• TASK DETAILS: Take the records below and print them verbatim up to and including the line that carries "export IMPL_gp_congestion=0.7357".

• DATA FOR ANALYSIS:
- Opening Delimiter -

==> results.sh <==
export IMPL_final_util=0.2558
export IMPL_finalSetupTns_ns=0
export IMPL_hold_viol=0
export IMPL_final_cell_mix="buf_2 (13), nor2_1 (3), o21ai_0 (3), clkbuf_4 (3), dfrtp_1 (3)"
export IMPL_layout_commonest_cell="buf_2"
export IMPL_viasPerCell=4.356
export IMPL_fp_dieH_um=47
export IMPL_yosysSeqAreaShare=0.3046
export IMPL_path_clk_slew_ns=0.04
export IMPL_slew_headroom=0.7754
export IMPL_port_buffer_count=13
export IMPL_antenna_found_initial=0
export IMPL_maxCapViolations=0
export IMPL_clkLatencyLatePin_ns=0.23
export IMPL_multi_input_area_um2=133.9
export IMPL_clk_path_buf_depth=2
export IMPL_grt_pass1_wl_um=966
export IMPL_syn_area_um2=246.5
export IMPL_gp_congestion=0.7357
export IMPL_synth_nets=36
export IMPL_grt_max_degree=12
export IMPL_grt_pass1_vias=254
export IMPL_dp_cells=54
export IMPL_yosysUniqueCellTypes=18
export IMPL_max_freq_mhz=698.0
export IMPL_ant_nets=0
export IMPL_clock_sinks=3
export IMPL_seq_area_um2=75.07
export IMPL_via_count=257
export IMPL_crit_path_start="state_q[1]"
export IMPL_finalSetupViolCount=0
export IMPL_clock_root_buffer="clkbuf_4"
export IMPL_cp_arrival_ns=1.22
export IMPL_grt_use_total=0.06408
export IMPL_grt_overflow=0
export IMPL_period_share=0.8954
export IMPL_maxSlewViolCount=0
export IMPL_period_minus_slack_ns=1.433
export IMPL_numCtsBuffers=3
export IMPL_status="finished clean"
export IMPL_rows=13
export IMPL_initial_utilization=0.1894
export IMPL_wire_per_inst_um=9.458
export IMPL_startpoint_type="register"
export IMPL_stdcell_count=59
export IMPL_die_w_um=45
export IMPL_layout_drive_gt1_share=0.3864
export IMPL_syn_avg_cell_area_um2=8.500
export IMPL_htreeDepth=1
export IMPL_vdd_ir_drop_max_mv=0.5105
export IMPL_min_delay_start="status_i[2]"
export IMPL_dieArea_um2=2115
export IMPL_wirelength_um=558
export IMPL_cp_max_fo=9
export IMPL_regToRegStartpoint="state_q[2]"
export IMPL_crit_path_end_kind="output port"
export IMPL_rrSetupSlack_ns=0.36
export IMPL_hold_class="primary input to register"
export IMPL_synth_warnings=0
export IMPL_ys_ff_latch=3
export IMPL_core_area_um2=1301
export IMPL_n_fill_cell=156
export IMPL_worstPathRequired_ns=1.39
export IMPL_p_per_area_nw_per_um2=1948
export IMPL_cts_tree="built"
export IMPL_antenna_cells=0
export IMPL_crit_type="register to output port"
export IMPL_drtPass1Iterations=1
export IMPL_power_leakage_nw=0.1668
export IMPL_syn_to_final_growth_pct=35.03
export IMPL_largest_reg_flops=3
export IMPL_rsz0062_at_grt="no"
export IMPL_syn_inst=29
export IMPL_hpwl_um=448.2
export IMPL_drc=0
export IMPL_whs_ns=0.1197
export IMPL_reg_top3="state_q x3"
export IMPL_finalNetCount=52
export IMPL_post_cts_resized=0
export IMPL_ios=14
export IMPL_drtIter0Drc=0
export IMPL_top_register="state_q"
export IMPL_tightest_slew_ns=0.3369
$ cat config.mk
export PLATFORM = sky130hd
export DESIGN_NAME = rc_serial_frame_decoder_core
export DESIGN_NICKNAME = d
export VERILOG_FILES = /design/src/hdl/rsfd_pkg.sv /design/src/hdl/rsfd_unpacker.sv /design/src/hdl/rsfd_emitter.sv /design/src/hdl/rc_serial_frame_decoder_core.sv
export SDC_FILE = /design/constraint.sdc
export NUM_CORES = 1
export LEC_CHECK = 0
export BUFFER_PORTS_ARGS = -buffer_cell sky130_fd_sc_hd__buf_2
export CAP_MARGIN = 20
export CORE_MARGIN = 4
export CORE_UTILIZATION = 58
export CTS_BUF_LIST = sky130_fd_sc_hd__clkbuf_2
export CTS_CLUSTER_SIZE = 12
export DETAILED_ROUTE_END_ITERATION = 8
export GPL_TIMING_DRIVEN = 0
export PLACE_DENSITY = 0.78
export SYNTH_ARGS = -nofsm -noshare
export SYNTH_HDL_FRONTEND = slang
export SYNTH_SLANG_ARGS = --single-unit
$ cat constraint.sdc
create_clock -name clk -period 14.3 [get_ports clk]
set_clock_uncertainty 0.15 [all_clocks]
set_input_delay 1.43 -clock clk [delete_from_list [all_inputs] [get_ports clk]]
set_output_delay 1.43 -clock clk [all_outputs]
set_load 0.005 [all_outputs]
--- src/hdl/tmap_fifo.sv ---
// small generic register queue with full and empty flags
`default_nettype none
module tmap_fifo #(
   parameter int unsigned WIDTH = 8,
   parameter int unsigned DEPTH = 4
) (
   input  wire logic             clock,
   input  wire logic             reset,
   input  wire logic             push,
   input  wire logic [WIDTH-1:0] wr_data,
   output logic                  full,
   input  wire logic             pop,
   output logic                  empty,
   output logic [WIDTH-1:0]      rd_data
);
   localparam int unsigned PTR_W = (DEPTH > 1) ? $clog2(DEPTH) : 1;
   localparam int unsigned CNT_W = $clog2(DEPTH + 1);
   localparam logic [PTR_W-1:0] PTR_LAST = PTR_W'(DEPTH - 1);
   localparam logic [CNT_W-1:0] CNT_FULL = CNT_W'(DEPTH);

   logic [WIDTH-1:0] mem_ff [DEPTH];
   logic [PTR_W-1:0] wr_ptr_ff, wr_ptr_in, rd_ptr_ff, rd_ptr_in;
   logic [CNT_W-1:0] count_ff, count_in;
   logic             do_push, do_pop;

   assign full    = (count_ff == CNT_FULL);
   assign empty   = (count_ff == '0);
   assign do_push = push && !full;
   assign do_pop  = pop && !empty;
   assign rd_data = mem_ff[rd_ptr_ff];

   // pointer and count update
   always_comb begin
      wr_ptr_in = wr_ptr_ff;
      rd_ptr_in = rd_ptr_ff;
      count_in  = count_ff;
      if (do_push) begin
         wr_ptr_in = (wr_ptr_ff == PTR_LAST) ? '0 : wr_ptr_ff + 1'b1;
      end
      if (do_pop) begin
         rd_ptr_in = (rd_ptr_ff == PTR_LAST) ? '0 : rd_ptr_ff + 1'b1;
      end
      if (do_push && !do_pop) begin
         count_in = count_ff + 1'b1;
      end else if (do_pop && !do_push) begin
         count_in = count_ff - 1'b1;
      end
   end

   always_ff @(posedge clock) begin
      if (reset) begin
         wr_ptr_ff <= '0;
         rd_ptr_ff <= '0;
         count_ff  <= '0;
      end else begin
         wr_ptr_ff <= wr_ptr_in;
         rd_ptr_ff <= rd_ptr_in;
         count_ff  <= count_in;
      end
   end

   // storage
   always_ff @(posedge clock) begin
      if (do_push) begin
         mem_ff[wr_ptr_ff] <= wr_data;
      end
   end

endmodule
`default_nettype wire

--- config.mk ---
export PLATFORM = sky130hd
export DESIGN_NAME = tmap_fifo
export DESIGN_NICKNAME = d
export VERILOG_FILES = /design/src/hdl/tmap_fifo.sv
export SDC_FILE = /design/constraint.sdc
export NUM_CORES = 1
export LEC_CHECK = 0
export BUFFER_PORTS_ARGS = -buffer_cell sky130_fd_sc_hd__buf_4
export CAP_MARGIN = 30
export CORE_ASPECT_RATIO = 1.2
export CORE_MARGIN = 3
export CORE_UTILIZATION = 43
export CTS_BUF_LIST = sky130_fd_sc_hd__clkbuf_16
export CTS_CLUSTER_DIAMETER = 100
export DETAILED_ROUTE_END_ITERATION = 6
export GPL_TIMING_DRIVEN = 0
export PLACE_DENSITY = 0.62
export SLEW_MARGIN = 20
export SYNTH_ARGS = -nofsm -noshare
export SYNTH_HDL_FRONTEND = slang
export SYNTH_SLANG_ARGS = --single-unit
--- constraint.sdc ---
create_clock -name clock -period 2 [get_ports clock]
set_input_delay 0.4 -clock clock [delete_from_list [all_inputs] [get_ports clock]]
set_output_delay 0.4 -clock clock [all_outputs]
set_load 0.01 [all_outputs]
# Yosys cells after proc, flatten, opt, wreduce, memory -nomap -nowiden
# Memory sizes are Yosys's and may differ from the RTL's. A register that Yosys moved wholly into a read port is not among the register bits.
# Cells that the tools add are included.
# word_totals
regBits,7
latchBits,0
mem_bits_rw,32
rom_bits,0
output_inout_bits,10
n_memories,1
# memory_table
name,depth,width,read_ports,rd_clocked_by_memory_dff,write_ports,line_no,rtl
mem_ff,4,8,1,1,1,21,logic [WIDTH-1:0] mem_ff [DEPTH];
# op_classes
add_sub_neg,4
n_mul,0
div_mod_pow,0
magnitude_cmp,0
eq_ne,3
n_shift,0
n_mux,8
bitwise,0
n_reduce_logical,10
# ops
operator,n
2-bit 2-to-1 mux,4
3-bit 2-to-1 mux,2
2-bit by 1-bit adder with 2-bit output (second input constant),2
2-bit == test (second input constant),2
1-bit logical AND,4
1-bit zero test,4
3-bit by 1-bit adder with 3-bit output (second input constant),1
3-bit == test (second input constant),1
3-bit zero test,1
3-bit by 1-bit subtractor with 3-bit output (second input constant),1
1-bit 2-to-1 mux,2
2-bit nonzero test,1

# Depth between registers and ports, before layout
# depth
depth_word,7
ltp_mapped,10
mapped_depth_nobuf,9

# Least setup slack after synthesis
# No wires, ideal clock.
# synth_path
path_type,reg-to-reg
from,reg count_ff[0]
to,reg count_ff[2]
setup_time_ns,0.070
arrival_time_ns,2.103
required_ns,1.930
setup_slack_ns,-0.174
stages_incl_launch_ff,11
path_buffers,1
period_less_slack_ns,2.174
cell_sequence,dfxtp_1 > or3b_1 > buf_6 > clkinv_4 > nor2_2 > ha_1 > inv_1 > fa_1 > xor2_1 > or3_2 > a21oi_1
# synth_between
elab_chain_cells,6
# synth_lines
element,line_no,rtl
start: declaration,23,"logic [CNT_W-1:0] count_ff, count_in;"
start signal: assignment,58,count_ff <= count_in;
3-bit == test *,26,assign full = (count_ff == CNT_FULL);
named net full,11,"output logic full,"
1-bit zero test *,28,assign do_push = push && !full;
1-bit logical AND *,28,
named net do_push,24,"logic do_push, do_pop;"
1-bit zero test,45,end else if (do_pop && !do_push) begin
1-bit logical AND,45,
2-bit nonzero test (no source line),--,
# The timed path passes the listed nets; every way through them passes the cells marked *. The select of a mux whose other input is x is not followed.
# A chain may end at the register's enable or synchronous reset.

# Worst setup path in the final report
# layout_path
from,reg count_ff[2]
to,reg count_ff[2]
# layout_between
elab_chain_cells,6
# layout_lines
element,line_no
3-bit == test *,26
1-bit zero test *,28
1-bit logical AND *,28
named net do_push,24
1-bit zero test,45
1-bit logical AND,45
2-bit nonzero test (no source line),--
# Marked as above.

==> results by group <==
Synth
  – Synth warnings: 0
  – Number of enable flip-flop cells after synthesis: 32
  – Dominant synthesized flop cell: edfxtp_1
  – Synthesized cell area: around 1600 µm²
  – Post-Synthesis Cells: 92
  – Unique cell type count in the Yosys netlist: 26
  – Top-count cell post-synth: edfxtp_1
  – Yosys top cell area share: 58.40%
  – Register area share after synthesis: 69.35%
  – Commonest cells in the synthesized netlist: edfxtp_1 (32), dfxtp_1 (9), mux4_2 (8)
  – Synth top area cells: edfxtp_1 (58%), dfxtp_1 (11%), mux4_2 (11%), ha_1 (4.6%), and3_2 (1.8%)
  – Synth area leader: edfxtp_1
  – Post-synth ARST share: 0%
  – Mean Syn Cell Area: ~18 µm²
  – Post-Syn Nets: 111
  – Synthesized flop and latch total: 41

Critical path
  – Required @ worst endpoint: 2.20 ns
  – WS Path Type: reg2reg
  – CP startpoint kind: flip-flop
  – CP max FO: 3
  – CP Capture Type: flip-flop
  – CP Data Arrival Time: around 2.2 ns

Finish
  – Final Net Count: 142
  – Layout cells sized above 1: approximately 47%
  – Multi-input gate area: between 400 and 500 µm²
  – Register area: 1152 µm²
  – Antenna fix cells: 0
  – Area grow syn2layout: 26.62%
  – Final cell count without fillers: 176
  – Fillers: 318

Placed design
  – RD Place Congestion: 0.6440
  – Port bufs: 20
  – Number of placed cells counting well taps: 164
  – Hpwl dp: 1.790 mm

Drt
  – M1 WL: 1.008 mm
  – First-pass DRT Iterations: 4
  – Routed via count: 863
  – Uppermost routed layer: met4
  – WL final: about 2.6 mm
  – Vias per inst: 4.903
  – Final ANT Viol Nets: 0
  – Wire per inst: 14.99 µm
  – Met2 Wirelength: 1.451 mm
  – Met3 Wirelength: 142 µm
  – DRC violations left: 0
  – Initial drt markers: 44

Outcome
  – Status: completed

CTS
  – CTS Buf Count: 5
  – H-Tree Depth: 2
  – Skew-Pair Late Insertion Delay: approximately 0.28 ns
  – Clock Path Buffers: 2
  – Hold_buf cts: 0
  – CTS sink count: ~40
  – CTS tree: built
  – Root Buffer: clkbuf_16
  – Clock slew at the register clock pins of the worst setup and hold paths: around 0.06 ns

Hold path
  – Worst min-delay path class: in2reg

Global routing
  – Global route total overflow: 0
  – Largest net degree at the start of global routing: 13
  – GRT Total Usage: 12.88%
  – Number of global-route vias before repair: 910
  – Initial antenna violation count: 0
  – Global-route wire length before repair: 4.340 mm

Timing
  – Crit path time final: 1.990 ns
  – TNS Setup: 0 ns
  – Hold slack: 0.3220 ns
  – Final period utilization: between 90% and 100%
  – # setup viols final: 0
  – Worst Max-Slew Pin Slew: between 0.4 and 0.5 ns
  – Final hold viol count: 0
  – Rel. slew slack: 71.89%
  – Max Freq: approximately 500 MHz
  – Skew final: 0.002874 ns
  – Final Max Tran Viols: 0
  – RSZ-0062 raised after global routing: yes

Die
  – Die ar.: between 4000 and 5000 µm²
  – Rows: 24
  – Core Area: about 3700 µm²
  – Initial core utilization: 44.91%
  – DIE WIDTH: 62.47 µm
  – Die Y: around 74 µm
  – Io pins: 22

Pwr
  – Share of power burned in registers: 43.2%
  – Power density over cell area: 1247 nW/µm²
  – Combinational power share: 28.3%
  – Net Sw Power: 0.0006826 W
  – Maximum vdd drop: 0.6590 mV
  – Clock power frac: 28.6%
  – P_leak: between 0.7 and 0.8 nW
  – Sw Ratio: 26.29%
  – Cell internal pwr: 0.001914 W

Flow run
  – Maximum capacitance violations: 0
-- metal layers --
metal  vias to the layer above  global-route usage [%]
li1                        412                       -
met1                       426                   12.98
met2                        21                   23.58
met3                         4                   5.505
met4                         0                   5.147
met5                         -                       0
-- logic make-up after synthesis --
group / after synthesis / share of synthesized area (%)
compound gates: 7 / 3.041
xor+xnor: 2 / 1.065
fa+ha+maj: 7 / 5.779
buf+inv: 9 / 2.889
flops: 41 / 69.35
mux: 10 / 12.17
simple gates: 16 / 5.704
-- flip-flops by register name, indices dropped and copies added (netlist names), named ones only --
name	cells
wr_ptr_ff	2
count_ff	3
mem_ff	32
rd_ptr_ff	2
-- layout by cell type (no fill, tap or decap) --
master	instances
o21ai_0	1
nand3_1	2
o21ai_1	1
o31ai_2	1
inv_2	1
and3_2	4
edfxtp_1	32
dfxtp_1	6
ha_1	5
xor2_1	2
clkinv_4	1
fa_2	1
nor2_1	3
nor2_4	1
inv_1	4
buf_4	26
or3_1	1
mux2i_1	2
dfxtp_4	3
buf_6	1
clkinv_2	2
clkbuf_16	5
ha_4	1
a21oi_1	2
o31ai_4	1
or3b_1	1
nand2_1	1
clkbuf_1	1
mux4_2	8
a21oi_2	1
or3_4	1
nor3_1	2
-- stage by stage --
step	utilization, %	cell area, µm²	worst slack (ns)	power, W
finish	56.86	2083	0.009693	0.002597
global placement	51.40	1883	-0.06785	0.001782
CTS	56.97	2087	-0.002667	0.002636
detailed placement	51.40	1883	-0.1006	0.001807
floorplan	-	1668	-0.0009572	0.001569
global route	56.86	2083	-0.07719	0.002741
-- power groups by stage --
stage | clock (W) | combinational [W] | sequential (W)
finish | 0.000742 | 0.000734 | 0.00112
global route | 0.000796 | 0.000809 | 0.00114
CTS | 0.000763 | 0.000759 | 0.00111
detailed placement | 0 | 0.000674 | 0.00113
global placement | 0 | 0.000661 | 0.00112
floorplan | 0 | 0.000455 | 0.00111
-- worst max-delay path, stage by stage, from the launching register on --
cell and delay (ns):
dfxtp_4 0.35, or3b_1 0.17, buf_6 0.11, clkinv_4 0.05
nor2_4 0.11, ha_4 0.15, inv_2 0.04, fa_2 0.34
xor2_1 0.16, or3_4 0.33, a21oi_2 0.11
-- layout make-up --
| type | count | share of cell area, % |
|---|---|---|
| plain buffers | 3 | 1.081 |
| clock buffers | 5 | 6.006 |
| clock inverters | 3 | 0.6607 |
| inverters | 5 | 1.141 |
| multi-input cells | 42 | 23.66 |
| flip-flops and latches | 41 | 55.32 |
| well taps | 52 | 3.123 |
| repair buffers | 25 | 9.009 |
-- final timing paths --
check | startpoint | end | slack [ns] | depth (start not counted)
worst max-delay path | count_ff[2]$_SDFFE_PP0P_ | count_ff[2]$_SDFFE_PP0P_ | 0.01 | 10
worst min register to register | rd_ptr_ff[0]$_SDFFE_PP0P_ | flip-flop | 0.49 | 2
worst max register to register | count_ff[2]$_SDFFE_PP0P_ | count_ff[2]$_SDFFE_PP0P_ | 0.01 | 10
worst min-delay path | wr_data[3] | mem_ff[0][3]$_DFFE_PP_ | 0.32 | 1
-- timing repair --
| action | in CTS | in global routing |
|---|---|---|
| pin swaps | 2 | 0 |
| setup endpoints to repair | 8 | 7 |
| endpoints found under the hold margin | 0 | 0 |
| buffers inserted | 5 | 0 |
| gates resized for setup | 5 | 0 |
(Power assumes the default switching activity.)
## src/hdl/tmap_pkg.sv

```systemverilog
// shared types and constants for the half-float reinhard tonemapper
`default_nettype none
package tmap_pkg;

   localparam int unsigned NUM_CHAN   = 3;
   localparam int unsigned GAIN_W     = 16;
   localparam int unsigned HALF_W     = 16;
   localparam int unsigned SIG_W      = 11;
   localparam int unsigned PROD_W     = GAIN_W + SIG_W;   // 27
   localparam int unsigned EXP_W      = 5;
   localparam int unsigned X_W        = PROD_W + 5;       // 32
   localparam int unsigned D_W        = 25;               // up to 2^24
   localparam int unsigned NUM_W      = 42;               // 511*X + D
   localparam int unsigned DEN_W      = 34;               // 2*(X + D)
   localparam int unsigned BYTE_W     = 8;
   localparam int unsigned DIV_STEPS  = 8;

   localparam logic [EXP_W-1:0]  EXP_SPECIAL = 5'h1F;
   localparam logic [EXP_W-1:0]  EXP_UNITY   = 5'd25;
   localparam logic [BYTE_W-1:0] BYTE_FULL   = 8'hFF;

   // csr register byte addresses
   localparam logic [2:0] CSR_ADDR_GAIN = 3'd0;
   localparam logic [GAIN_W-1:0] GAIN_RESET = 16'd400;

   // one channel after decode
   typedef struct packed {
      logic              sat;    // positive infinity
      logic [EXP_W-1:0]  expo;   // effective biased exponent (1 for subnormals)
      logic [PROD_W-1:0] prod;   // gain * significand, 0 for forced-zero
   } chan_work_type;

   typedef struct packed {
      chan_work_type [NUM_CHAN-1:0] chan;
      logic                         eof;
   } front_item_type;

   typedef struct packed {
      logic [NUM_CHAN-1:0][BYTE_W-1:0] bytes;
      logic                            eof;
   } back_item_type;

endpackage
`default_nettype wire

```

## src/hdl/tmap_front.sv

```systemverilog
// front end: decodes the three half channels and forms gain * significand
`default_nettype none
module tmap_front (
   input  wire logic [tmap_pkg::GAIN_W-1:0] gain,
   input  wire logic [tmap_pkg::HALF_W-1:0] red_half,
   input  wire logic [tmap_pkg::HALF_W-1:0] green_half,
   input  wire logic [tmap_pkg::HALF_W-1:0] blue_half,
   input  wire logic                        end_of_frame,
   output tmap_pkg::front_item_type         item
);
   import tmap_pkg::*;

   logic [HALF_W-1:0] halves [NUM_CHAN];

   assign halves[0] = red_half;
   assign halves[1] = green_half;
   assign halves[2] = blue_half;

   // per-channel classify and scale
   always_comb begin
      logic [EXP_W-1:0]  e;
      logic [9:0]        frac;
      logic [SIG_W-1:0]  sig;
      logic              zero;
      item.eof = end_of_frame;
      for (int c = 0; c < NUM_CHAN; c++) begin
         e    = halves[c][14:10];
         frac = halves[c][9:0];
         sig  = (e == '0) ? {1'b0, frac} : {1'b1, frac};
         // negative, nan, infinity and zero give a zero product to the divider
         zero = halves[c][15] || (e == EXP_SPECIAL) || (e == '0 && frac == '0);
         item.chan[c].sat  = !halves[c][15] && (e == EXP_SPECIAL) && (frac == '0);
         item.chan[c].expo = (e == '0) ? EXP_W'(1) : e;
         item.chan[c].prod = zero ? '0 : PROD_W'(gain) * PROD_W'(sig);
      end
   end

endmodule
`default_nettype wire

```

- Closing Delimiter -

• WRITTEN REPLY:
==> results.sh <==
export IMPL_final_util=0.2558
export IMPL_finalSetupTns_ns=0
export IMPL_hold_viol=0
export IMPL_final_cell_mix="buf_2 (13), nor2_1 (3), o21ai_0 (3), clkbuf_4 (3), dfrtp_1 (3)"
export IMPL_layout_commonest_cell="buf_2"
export IMPL_viasPerCell=4.356
export IMPL_fp_dieH_um=47
export IMPL_yosysSeqAreaShare=0.3046
export IMPL_path_clk_slew_ns=0.04
export IMPL_slew_headroom=0.7754
export IMPL_port_buffer_count=13
export IMPL_antenna_found_initial=0
export IMPL_maxCapViolations=0
export IMPL_clkLatencyLatePin_ns=0.23
export IMPL_multi_input_area_um2=133.9
export IMPL_clk_path_buf_depth=2
export IMPL_grt_pass1_wl_um=966
export IMPL_syn_area_um2=246.5
export IMPL_gp_congestion=0.7357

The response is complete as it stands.